Counting techniques (multiplication principle, permutations and combinations), simple probability, conditional probability and the addition and multiplication rules

What this dot point is asking

QCAA wants Year 11 students to apply counting techniques (multiplication, permutations, combinations) to compute probabilities, use set notation, and apply conditional probability and independence.

Counting principles

Multiplication principle. Two events: first in $m$ ways, second in $n$ ways. Combined: $m \times n$ ways.

Permutations. Arrangements where order matters. Choose $k$ from $n$ in order: $P(n, k) = n!/(n-k)!$.

Combinations. Selections where order does not matter. Choose $k$ from $n$: $\binom{n}{k} = n!/(k!(n-k)!)$.

Set notation

• Sample space $S$: all outcomes.
• Event $A$: subset of $S$.
• Union $A \cup B$: in $A$ or $B$.
• Intersection $A \cap B$: in both.
• Complement $A'$: not in $A$.

Simple probability

For equally likely outcomes: $P(A) = |A| / |S|$.

Properties: $0 \leq P(A) \leq 1$. $P(A') = 1 - P(A)$.

Addition rule

$P(A \cup B) = P(A) + P(B) - P(A \cap B)$.

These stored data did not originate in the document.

[config.mk]
export PLATFORM = sky130hd
export DESIGN_NAME = http2_stream_state_and_window
export DESIGN_NICKNAME = d
export VERILOG_FILES = /design/src/rtl/h2s_pkg.sv /design/src/rtl/h2s_engine.sv /design/src/rtl/http2_stream_state_and_window.sv
export SDC_FILE = /design/constraint.sdc
export NUM_CORES = 1
export LEC_CHECK = 0
export ABC_CLOCK_PERIOD_IN_PS = 7600
export BUFFER_PORTS_ARGS = -buffer_cell sky130_fd_sc_hd__buf_4
export CAP_MARGIN = 30
export CORE_MARGIN = 3
export CORE_UTILIZATION = 40
export CTS_CLUSTER_SIZE = 24
export DETAILED_ROUTE_END_ITERATION = 16
export PLACE_DENSITY_LB_ADDON = 0.2
export SLEW_MARGIN = 20
export SYNTH_ARGS = -nofsm -noshare
export SYNTH_HDL_FRONTEND = slang
export SYNTH_SLANG_ARGS = --single-unit
export TNS_END_PERCENT = 20
[constraint.sdc]
create_clock -name clock -period 7.6 [get_ports clock]
set_input_delay 0.76 -clock clock [delete_from_list [all_inputs] [get_ports clock]]
set_output_delay 0.76 -clock clock [all_outputs]
set_load 0.02 [all_outputs]
[src/rtl/h2s_pkg.sv]
// ----------------------------------------------------------------------------
// HTTP/2 stream tracker package
// Word types, event and status codes, stream phases and default limits.
// ----------------------------------------------------------------------------
package h2s_pkg;

   localparam int WIN_WIDTH       = 31;
   localparam int ID_WIDTH        = 31;
   localparam int CSR_INDEX_WIDTH = 1;

   localparam int unsigned MAX_WINDOW_DEFAULT   = 32'd2147483647;
   localparam int unsigned RESET_WINDOW_DEFAULT = 32'd65535;
   localparam logic [WIN_WIDTH-1:0] INIT_WINDOW_RESET = 31'd65535;

   localparam logic [CSR_INDEX_WIDTH-1:0] CSR_INIT_LOCAL  = 1'b0;
   localparam logic [CSR_INDEX_WIDTH-1:0] CSR_INIT_REMOTE = 1'b1;

   typedef enum logic [3:0] {
      KIND_SEND_HDR   = 4'd0,
      KIND_SEND_DATA  = 4'd1,
      KIND_RECV_HDR   = 4'd2,
      KIND_RECV_DATA  = 4'd3,
      KIND_REMOTE_UPD = 4'd4,
      KIND_LOCAL_UPD  = 4'd5,
      KIND_INIT       = 4'd6,
      KIND_CLOSE      = 4'd7,
      KIND_RESET      = 4'd8
   } kind_type;

   typedef enum logic [2:0] {
      STATUS_OK        = 3'd0,
      STATUS_BAD_STATE = 3'd1,
      STATUS_SEND_WIN  = 3'd2,
      STATUS_FLOW      = 3'd3,
      STATUS_ZERO_INC  = 3'd4
   } status_type;

   typedef enum logic [2:0] {
      PHASE_IDLE   = 3'd0,
      PHASE_OPEN   = 3'd1,
      PHASE_HCL    = 3'd2,
      PHASE_HCR    = 3'd3,
      PHASE_CLOSED = 3'd4
   } phase_type;

   typedef struct packed {
      logic [3:0]           kind;
      logic                 end_stream;
      logic [WIN_WIDTH-1:0] amount;
      logic [ID_WIDTH-1:0]  new_stream_id;
   } req_word_type;

   typedef struct packed {
      logic [2:0]           status;
      logic [2:0]           stream_state;
      logic [WIN_WIDTH-1:0] local_window_out;
      logic [WIN_WIDTH-1:0] remote_window_out;
      logic [ID_WIDTH-1:0]  stream_id_out;
   } rsp_word_type;

endpackage

[src/rtl/h2s_engine.sv]
// ----------------------------------------------------------------------------
// HTTP/2 stream event engine
// Holds the stream phase, both windows, the stream id and the init window
// registers, and applies one event per cycle while process is high.
// ----------------------------------------------------------------------------
module h2s_engine import h2s_pkg::*; #(
   parameter int unsigned MAX_WINDOW   = MAX_WINDOW_DEFAULT,
   parameter int unsigned RESET_WINDOW = RESET_WINDOW_DEFAULT
) (
   input  logic                       clock,
   input  logic                       reset,
   input  logic                       csr_write,
   input  logic [CSR_INDEX_WIDTH-1:0] csr_index,
   input  logic [WIN_WIDTH-1:0]       csr_data,
   input  logic                       process,
   input  req_word_type               event_word,
   output rsp_word_type               result_word
);

   phase_type            phase_ff, phase_in;
   logic [WIN_WIDTH-1:0] recv_window_ff, recv_window_in;
   logic [WIN_WIDTH-1:0] send_window_ff, send_window_in;
   logic [ID_WIDTH-1:0]  stream_id_ff, stream_id_in;
   logic [WIN_WIDTH-1:0] init_local_ff, init_remote_ff;

   kind_type             kind;
   status_type           status;
   phase_type            near_half, far_half;
   logic                 is_send;
   logic [WIN_WIDTH-1:0] sel_window;
   logic [WIN_WIDTH-1:0] diff_window;
   logic [WIN_WIDTH:0]   sum_window;
   logic                 amount_over;
   logic                 sum_over;
   logic                 amount_zero;

   assign kind = kind_type'(event_word.kind);

   // The sending side of a header or data word decides which half closed
   // state it moves toward.
   assign is_send   = (kind == KIND_SEND_HDR) || (kind == KIND_SEND_DATA) ||
                      (kind == KIND_REMOTE_UPD);
   assign near_half = is_send ? PHASE_HCL : PHASE_HCR;
   assign far_half  = is_send ? PHASE_HCR : PHASE_HCL;

   assign sel_window  = is_send ? send_window_ff : recv_window_ff;
   assign diff_window = sel_window - event_word.amount;
   assign sum_window  = {1'b0, sel_window} + {1'b0, event_word.amount};
   assign amount_over = event_word.amount > sel_window;
   assign sum_over    = {1'b0, sum_window} > 33'(MAX_WINDOW);
   assign amount_zero = event_word.amount == '0;

   always_comb begin
      status         = STATUS_OK;
      phase_in       = phase_ff;
      recv_window_in = recv_window_ff;
      send_window_in = send_window_ff;
      stream_id_in   = stream_id_ff;
      case (kind) inside
         KIND_SEND_HDR, KIND_RECV_HDR: begin
            if (phase_ff == PHASE_IDLE) begin
               phase_in = event_word.end_stream ? near_half : PHASE_OPEN;
            end else if (phase_ff == PHASE_OPEN) begin
               if (event_word.end_stream) phase_in = near_half;
            end else if (phase_ff == far_half) begin
               if (event_word.end_stream) phase_in = PHASE_CLOSED;
            end else begin
               status = STATUS_BAD_STATE;
            end
         end
         KIND_SEND_DATA, KIND_RECV_DATA: begin
            if (phase_ff != PHASE_OPEN && phase_ff != far_half) begin
               status = STATUS_BAD_STATE;
            end else if (amount_over) begin
               status = is_send ? STATUS_SEND_WIN : STATUS_FLOW;
            end else begin
               if (is_send) send_window_in = diff_window;
               else         recv_window_in = diff_window;
               if (event_word.end_stream) begin
                  phase_in = (phase_ff == far_half) ? PHASE_CLOSED : near_half;
               end
            end
         end
         KIND_REMOTE_UPD, KIND_LOCAL_UPD: begin
            if (amount_zero) begin
               status = STATUS_ZERO_INC;
            end else if (sum_over) begin
               status = STATUS_FLOW;
            end else if (is_send) begin
               send_window_in = sum_window[WIN_WIDTH-1:0];
            end else begin
               recv_window_in = sum_window[WIN_WIDTH-1:0];
            end
         end
         KIND_INIT: begin
            stream_id_in   = event_word.new_stream_id;
            phase_in       = PHASE_IDLE;
            recv_window_in = init_local_ff;
            send_window_in = init_remote_ff;
         end
         KIND_CLOSE: begin
            phase_in = PHASE_CLOSED;
         end
         KIND_RESET: begin
            stream_id_in   = '0;
            phase_in       = PHASE_IDLE;
            recv_window_in = WIN_WIDTH'(RESET_WINDOW);
            send_window_in = WIN_WIDTH'(RESET_WINDOW);
         end
         default: begin
            status = STATUS_BAD_STATE;
         end
      endcase
   end

   always_comb begin
      result_word.status            = status;
      result_word.stream_state      = phase_in;
      result_word.local_window_out  = recv_window_in;
      result_word.remote_window_out = send_window_in;
      result_word.stream_id_out     = stream_id_in;
   end

   always_ff @(posedge clock) begin
      if (reset) begin
         phase_ff       <= PHASE_IDLE;
         recv_window_ff <= WIN_WIDTH'(RESET_WINDOW_DEFAULT);
         send_window_ff <= WIN_WIDTH'(RESET_WINDOW_DEFAULT);
         stream_id_ff   <= '0;
         init_local_ff  <= INIT_WINDOW_RESET;
         init_remote_ff <= INIT_WINDOW_RESET;
      end else begin
         if (process) begin
            phase_ff       <= phase_in;
            recv_window_ff <= recv_window_in;
            send_window_ff <= send_window_in;
            stream_id_ff   <= stream_id_in;
         end
         if (csr_write) begin
            unique case (csr_index)
               CSR_INIT_LOCAL:  init_local_ff  <= csr_data;
               CSR_INIT_REMOTE: init_remote_ff <= csr_data;
               default: ;
            endcase
         end
      end
   end

endmodule

[src/rtl/http2_stream_state_and_window.sv]
// ----------------------------------------------------------------------------
// HTTP/2 stream state and flow-control window tracker
// Follows one stream through its states and keeps its send and receive
// windows; every event word returns one status word.
//
// Usage:
//   Event words enter on the req_ channel (valid/stall) and each gives
//   exactly one result word on the rsp_ channel, in order. An accepted word
//   is evaluated from the input register and its result is loaded into the
//   result register that drives rsp_valid. One word per cycle is sustained
//   while rsp_stall is low: the event logic between the two registers is
//   the window compares, one add or subtract and the phase update.
//   When the receiver asserts rsp_stall the result register holds its word;
//   one more event word can wait in the input register, after which
//   req_stall rises until the result is taken.
//   The csr_ port writes the init windows (index 0 receive, index 1 send);
//   write only while no word is in flight.
//   Reset (synchronous, active high) empties both registers, sets the phase
//   to idle, both windows to 65535, the stream id to zero and both init
//   windows to 65535.
// ----------------------------------------------------------------------------
module http2_stream_state_and_window import h2s_pkg::*; #(
   parameter int unsigned MAX_WINDOW   = MAX_WINDOW_DEFAULT,
   parameter int unsigned RESET_WINDOW = RESET_WINDOW_DEFAULT
) (
   input  logic                       clock,
   input  logic                       reset,
   input  logic                       req_valid,
   output logic                       req_stall,
   input  req_word_type               req_word,
   output logic                       rsp_valid,
   input  logic                       rsp_stall,
   output rsp_word_type               rsp_word,
   input  logic                       csr_write,
   input  logic [CSR_INDEX_WIDTH-1:0] csr_index,
   input  logic [WIN_WIDTH-1:0]       csr_data
);

   logic         in_valid_ff, in_valid_in;
   req_word_type in_word_ff;
   logic         out_valid_ff, out_valid_in;
   rsp_word_type out_word_ff;
   rsp_word_type result_word;
   logic         advance;
   logic         take;

   // The held event word moves on when the result register is free or is
   // being emptied in this cycle.
   assign advance   = in_valid_ff && (!out_valid_ff || !rsp_stall);
   assign req_stall = in_valid_ff && !advance;
   assign take      = req_valid && !req_stall;

   assign in_valid_in  = take || (in_valid_ff && !advance);
   assign out_valid_in = advance || (out_valid_ff && rsp_stall);

   h2s_engine #(
      .MAX_WINDOW   (MAX_WINDOW),
      .RESET_WINDOW (RESET_WINDOW)
   ) u_engine (
      .clock       (clock),
      .reset       (reset),
      .csr_write   (csr_write),
      .csr_index   (csr_index),
      .csr_data    (csr_data),
      .process     (advance),
      .event_word  (in_word_ff),
      .result_word (result_word)
   );

   always_ff @(posedge clock) begin
      if (reset) begin
         in_valid_ff  <= 1'b0;
         out_valid_ff <= 1'b0;
      end else begin
         in_valid_ff  <= in_valid_in;
         out_valid_ff <= out_valid_in;
      end
      if (take)    in_word_ff  <= req_word;
      if (advance) out_word_ff <= result_word;
   end

   assign rsp_valid = out_valid_ff;
   assign rsp_word  = out_word_ff;

`ifndef SYNTHESIS
   a_held_word_kept: assert property (@(posedge clock) disable iff (reset)
      (in_valid_ff && !advance) |=> in_valid_ff)
      else $error("held event word was dropped");

   a_accept_loads: assert property (@(posedge clock) disable iff (reset)
      take |=> in_valid_ff)
      else $error("accepted event word not registered");

   a_advance_gives_result: assert property (@(posedge clock) disable iff (reset)
      advance |=> (rsp_valid && rsp_word == $past(result_word)))
      else $error("evaluated event did not reach the result register");

   a_no_stall_when_empty: assert property (@(posedge clock) disable iff (reset)
      !in_valid_ff |-> !req_stall)
      else $error("input stalled with an empty input register");
`endif

endmodule
After elaboration in Yosys (flattened, before gate mapping)

Index checks and enable logic that the tools add are counted.

Bits of input ports: 104
Output and inout bits: 101
Logic and storage cells: 118
Register bits after elaboration: 326

Mux-type cells: 62
Bitwise gates (word level): 1
Reductions and logical operators: 22
Magnitude comparators: 2
Equal/unequal tests: 12
Add/subtract/negate cells: 2

Operators with widths:

| kind                                                            | number |
|---|---|
| two-way mux 31 bit                                              | 31 |
| two-way mux 3 bit                                               | 23 |
| adder 31 x 31 -> 32 bit                                         | 1 |
| greater-than comparator 32 x 31 -> 1 bit, second input constant | 1 |
| greater-than comparator 31 bit                                  | 1 |
| logical NOT 31 bit                                              | 1 |
| subtractor 31 bit                                               | 1 |
| == test 4 x 3 -> 1 bit, second input constant                   | 4 |
| == test 4 x 2 -> 1 bit, second input constant                   | 2 |
| two-way mux 1 bit                                               | 6 |
| OR reduction 2 bit                                              | 3 |
| logical AND 1 bit                                               | 5 |
| logical OR 1 bit                                                | 5 |
| == test 4 x 1 -> 1 bit, second input constant                   | 1 |
| == test 4 bit, second input constant                            | 1 |
| logical NOT 1 bit                                               | 4 |
| logical NOT 4 bit                                               | 1 |
| two-way mux 2 bit                                               | 2 |
| AND reduction 2 bit                                             | 2 |
| == test 3 x 1 -> 1 bit, second input constant                   | 1 |
| == test 3 bit                                                   | 1 |
| logical NOT 3 bit                                               | 1 |
| inequality test 3 x 1 -> 1 bit, second input constant           | 1 |
| inequality test 3 bit                                           | 1 |
| inverter 1 bit                                                  | 1 |

Logic depth before layout (Yosys ltp)

Gate-level depths: netlist of the first run.

Depth after elaboration: 11
Gate-level depth with buffers: 18
Mapped depth without buffers: 16

By module

A second synthesis of the first run with hierarchy kept.

Cell total of the unflattened synthesis: 2078
Area, all modules: 18422.7 µm²

By module, submodules not included:

| module                        | cells each | sequential area each (µm²) | instances | area an instance (µm²) |
|---|---|---|---|---|
| h2s_engine                    | 1902       | 3163.0                     | 1         | 13351.6 |
| http2_stream_state_and_window | 176        | 5024.8                     | 1         | 5071.1 |

Worst setup path after synthesis of the first run

Ideal clock, no wire load.

Path kind: input to register
From: input rsp_stall
To: register out_word_ff, in the netlist rsp_word[0] (enable)
Arrival: 4273 ps
Path buffers: 2
Stages on the path: 5
Setup time: 502 ps
Slack: 2826 ps
Path through: nand2_1 nand2_1 inv_2 clkbuf_1 clkbuf_1

Longest elaborated chain between the ends: 3

Ends and longest elaborated chain:

| item                   | line                                | source |
|---|---|---|
| start: declaration     | http2_stream_state_and_window.sv:32 | `input logic rsp_stall,` |
| logical NOT 1 bit      | http2_stream_state_and_window.sv:49 | `assign advance = in_valid_ff && (!out_valid_ff \|\| !rsp_stall);` |
| logical OR 1 bit       | http2_stream_state_and_window.sv:49 |  |
| logical AND 1 bit      | http2_stream_state_and_window.sv:49 |  |
| net advance            | http2_stream_state_and_window.sv:44 | `logic advance;` |
| end signal: assignment | http2_stream_state_and_window.sv:79 | `if (advance) out_word_ff <= result_word;` |
| end: declaration       | http2_stream_state_and_window.sv:42 | `rsp_word_type out_word_ff;` |

The timed path passes the listed nets, and every way through them passes these cells.
A chain may end at the register's enable or synchronous reset.

==> impl_metrics.ini, run 1 <==
[timing]
fin_crit_ns = 6.42
final_hold_viol_count = 0
relSlewSlack_pct = 30.1
timing.final.crit_share_pct = 84.5
setup_tns_ns = 0
fin_skew_ns = 0.0187
worst_slew_pin_slew_ns = 1.05
setup_viol = 0
drv_slew = 0
timing.fmax_mhz = 156
rsz0062_at_grt = no
finalWorstSetupSlack_ns = 1.18

[power_and_ir_drop]
seqPwrFrac_pct = 41.3
irDropWorstVdd_v = 0.000156
finalPower_mw = 4.90
p_per_area_mw_per_mm2 = 226
comb_power_share_pct = 21.1
p_int_mw = 3.36
netSwitchingFraction_pct = 31.5
pwr-share-clk_pct = 37.6
leakagePower_nw = 8.47
p_sw_mw = 1.54

[clocking]
clockBufferDepth = 3
ctsHoldBuffers = 0
clock_sinks = 326
cts_tree = built
cts.clk_slew.worst_paths_ns = 0.06
cts_max_level = 2
cts_buffers = 39
cts-root-buf = clkbuf_16
postCtsSetupBuffers = 0
clock_latency_ns = 0.58
cts_resized = 0

[synthesis]
synth.cell_area_mm2 = 0.0183
synth_cell_types = 97
synthCells = 2094
ys.warnings.count = 0
ys_ff_latch = 326
ys.flop_type = edfxtp_1
yosys-top-cells-area = edfxtp_1 (27%), dfxtp_1 (17%), nand2_1 (7.8%), a21oi_1 (5.3%), ha_1 (4.2%)
postSynthAreaPerCell_um2 = 8.75
synth_enable_flop_cells = 166
synth_top_area_cell = edfxtp_1
yosysSeqAreaShare_pct = 44.7
async_flop_share_pct = 0
synth_top_area_share_pct = 27.2
syn-num-nets = 2262

[placed_design]
portBuffers = 204
place_congestion = 0.963
hpwl_mm = 50.4
dpl_worst_slack_ns = 1.28

[critical_path]
start_kind = flip-flop
arrival_ns = 6.73
r2r_start = in_word_ff[63]
worstSetupPathType = reg -> reg
crit_path_max_fanout = 25
crit_required_ns = 7.91
cp-end-kind = flip-flop
startpoint = in_word_ff[63]

[global_route]
grt_overflow_total = 0
globalRouteTotalUtil_pct = 27.8
grt_max_degree = 115
antenna_found_initial = 1
grt_pass1_wl_mm = 102
grt_pass1_vias = 16190

[layout]
area_growth_pct = 18.2
diodes = 0
fill_cells = 4336
layout-drive-gt1-share_pct = 15.4
nNetsFinal = 2409

[drt]
drt_first_iter_violations = 2039
vias_per_cell = 6.02
post_drt_wl_per_cell_um = 24.2
drt_wl_total_mm = 69.2
drt_first_pass_iters = 6
antenna_left = 0
vias = 17245
remaining_drc_errors = 0

[worst_hold_path]
hold_class = in -> reg
worstHoldStart = req_word[27]

[outcome]
status = finished, final reports clean

[floorplan]
io_pins = 205
start_util_pct = 41.0
core_area_mm2 = 0.0447
die_width_um = 220
fp.dieH_um = 220
fp-row-count = 77
die_area_mm2 = 0.0484

[run]
timing.max_cap.violations = 0
==> final cells by class <==
cell class | count | area [µm²] | area share (%)
Clock inverter | 18 | 193 | 0.890
Clock buffer | 54 | 1060 | 4.91
Timing Repair Buffer | 237 | 1850 | 8.55
Multi-Input combinational cell | 1546 | 9270 | 42.8
Sequential cell | 326 | 8190 | 37.8
Inverter | 91 | 347 | 1.60
Tap cell | 592 | 741 | 3.42
==> metal layers <==
layer	part of all wire, %	up-vias	global-route usage [%]
met3	7.6	167	4.21
met1	42	8335	37.3
met5	0.017	-	0
met4	5.0	2	12.2
li1	-	7903	-
met2	46	838	44.6
==> cells by family after synthesis <==
| family | synth area share, % |
|---|---|
| adders and majority gates | 4.45 |
| buffers and inverters | 4.95 |
| xor gates and xnor gates | 2.53 |
| DFF | 44.7 |
| muxes | 0.553 |
| AOI/OAI and AO/OA | 25.0 |
| and+or+nand+nor | 17.8 |
==> worst max-delay path, stage by stage (launching register included) <==
cell and delay [ns]:
edfxtp_1 0.73, a211oi_4 0.93, buf_4 0.46, o21ai_0 0.20, ha_1 0.63, inv_1 0.15, nand3_1 0.12, a21oi_1 0.10
nor4_1 0.48, nand4_1 0.79, o21ai_1 0.91, o21ai_1 0.21, a221oi_1 0.34, nand2_1 0.10
==> flip-flops by register name, summed over array words and instances (netlist names) <==
name                     count
u_engine.send_window_ff     31
u_engine.phase_ff            3
in_valid_ff                  1
u_engine.init_remote_ff     31
rsp_valid                    1
u_engine.recv_window_ff     31
u_engine.init_local_ff      31
in_word_ff                  67
u_engine.stream_id_ff       31
rsp_word                    99
==> cell usage after synthesis (33+ instances only) <==
cell type  count
nand2_1      379
a21oi_1      195
edfxtp_1     166
dfxtp_1      160
nor2_1       126
o21ai_0      125
clkbuf_1      89
inv_1         84
ha_1          62
nand3_1       62
xnor2_1       46
a22o_1        44
o21ai_1       35
a31oi_1       33
==> per-stage QoR <==
stage | utilization, % | cell area (µm²) | std cells | hold WS [ns]
finish | 48.4 | 21700 | 2864 | 0.364
global route | 48.4 | 21700 | 2864 | 0.345
CTS | 48.3 | 21600 | 2860 | 0.340
detailed placement | 45.5 | 20300 | 2788 | 0.446
floorplan | - | 18300 | 2094 | 0.432
global placement | 45.4 | 20300 | 2785 | 0.440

For mutually exclusive: $P(A \cap B) = 0$, so $P(A \cup B) = P(A) + P(B)$.

Conditional probability

$P(A | B) = P(A \cap B) / P(B)$ for $P(B) > 0$.

Multiplication rule

$P(A \cap B) = P(A | B) P(B)$.

For independent events: $P(A | B) = P(A)$, so $P(A \cap B) = P(A) P(B)$.

Common errors

Permutation vs combination confusion. Order matters: permutation. Order does not: combination.

Forgetting overlap. Use addition rule with subtraction.

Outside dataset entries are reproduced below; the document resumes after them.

<file path="config.mk">
export PLATFORM = sky130hd
export DESIGN_NAME = midi_running_status_dispatcher
export DESIGN_NICKNAME = d
export VERILOG_FILES = /design/src/rtl/mrsd_pkg.sv /design/src/rtl/mrsd_parser.sv /design/src/rtl/midi_running_status_dispatcher.sv
export SDC_FILE = /design/constraint.sdc
export NUM_CORES = 1
export LEC_CHECK = 0
export BUFFER_PORTS_ARGS = -buffer_cell sky130_fd_sc_hd__buf_4
export CAP_MARGIN = 20
export CORE_ASPECT_RATIO = 0.9
export CORE_UTILIZATION = 49
export DETAILED_ROUTE_END_ITERATION = 10
export PLACE_DENSITY = 0.77
export REMOVE_ABC_BUFFERS = 1
export SLEW_MARGIN = 10
export SYNTH_ARGS = -nofsm -noshare
export SYNTH_HDL_FRONTEND = slang
export SYNTH_SLANG_ARGS = --single-unit
export TNS_END_PERCENT = 5
</file>
<file path="constraint.sdc">
create_clock -name clk -period 2.9 [get_ports clk]
set_input_delay 0.435 -clock clk [delete_from_list [all_inputs] [get_ports clk]]
set_output_delay 0.435 -clock clk [all_outputs]
set_load 0.005 [all_outputs]
</file>
File: config.mk
export PLATFORM = sky130hd
export DESIGN_NAME = velocity_command_slew_limiter
export DESIGN_NICKNAME = d
export VERILOG_FILES = /design/src/sv/vcsl_pkg.sv /design/src/sv/vcsl_step_bound.sv /design/src/sv/vcsl_planar.sv /design/src/sv/velocity_command_slew_limiter.sv
export SDC_FILE = /design/constraint.sdc
export NUM_CORES = 2
export LEC_CHECK = 0
export ABC_AREA = 1
export ABC_CLOCK_PERIOD_IN_PS = 9150
export BUFFER_PORTS_ARGS = -buffer_cell sky130_fd_sc_hd__buf_2
export CAP_MARGIN = 20
export CORE_ASPECT_RATIO = 1.1
export CORE_MARGIN = 2
export CORE_UTILIZATION = 40
export CTS_BUF_LIST = sky130_fd_sc_hd__clkbuf_2 sky130_fd_sc_hd__clkbuf_4 sky130_fd_sc_hd__clkbuf_8
export CTS_CLUSTER_SIZE = 14
export DETAILED_ROUTE_END_ITERATION = 16
export GPL_TIMING_DRIVEN = 0
export PLACE_DENSITY = 0.63
export SYNTH_ARGS = -nofsm -noshare
export SYNTH_HDL_FRONTEND = slang
export SYNTH_SLANG_ARGS = --single-unit
export TNS_END_PERCENT = 50
File: constraint.sdc
create_clock -name aclk -period 9.15 [get_ports aclk]
set_input_delay 0.4575 -clock aclk [delete_from_list [all_inputs] [get_ports aclk]]
set_output_delay 0.4575 -clock aclk [all_outputs]
set_load 0.02 [all_outputs]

Conditional probability inversion. $P(A | B) \neq P(B | A)$ in general.

Treating dependent as independent. Without-replacement sampling is dependent.

In one sentence

Unit 1 introduces counting principles (multiplication, $P(n,k) = n!/(n-k)!$ for permutations, $\binom{n}{k} = n!/(k!(n-k)!)$ for combinations) and probability rules (simple $P = |A|/|S|$, addition $P(A \cup B) = P(A) + P(B) - P(A \cap B)$, conditional $P(A|B) = P(A \cap B)/P(B)$, multiplication $P(A \cap B) = P(A|B) P(B)$, independence $P(A|B) = P(A)$).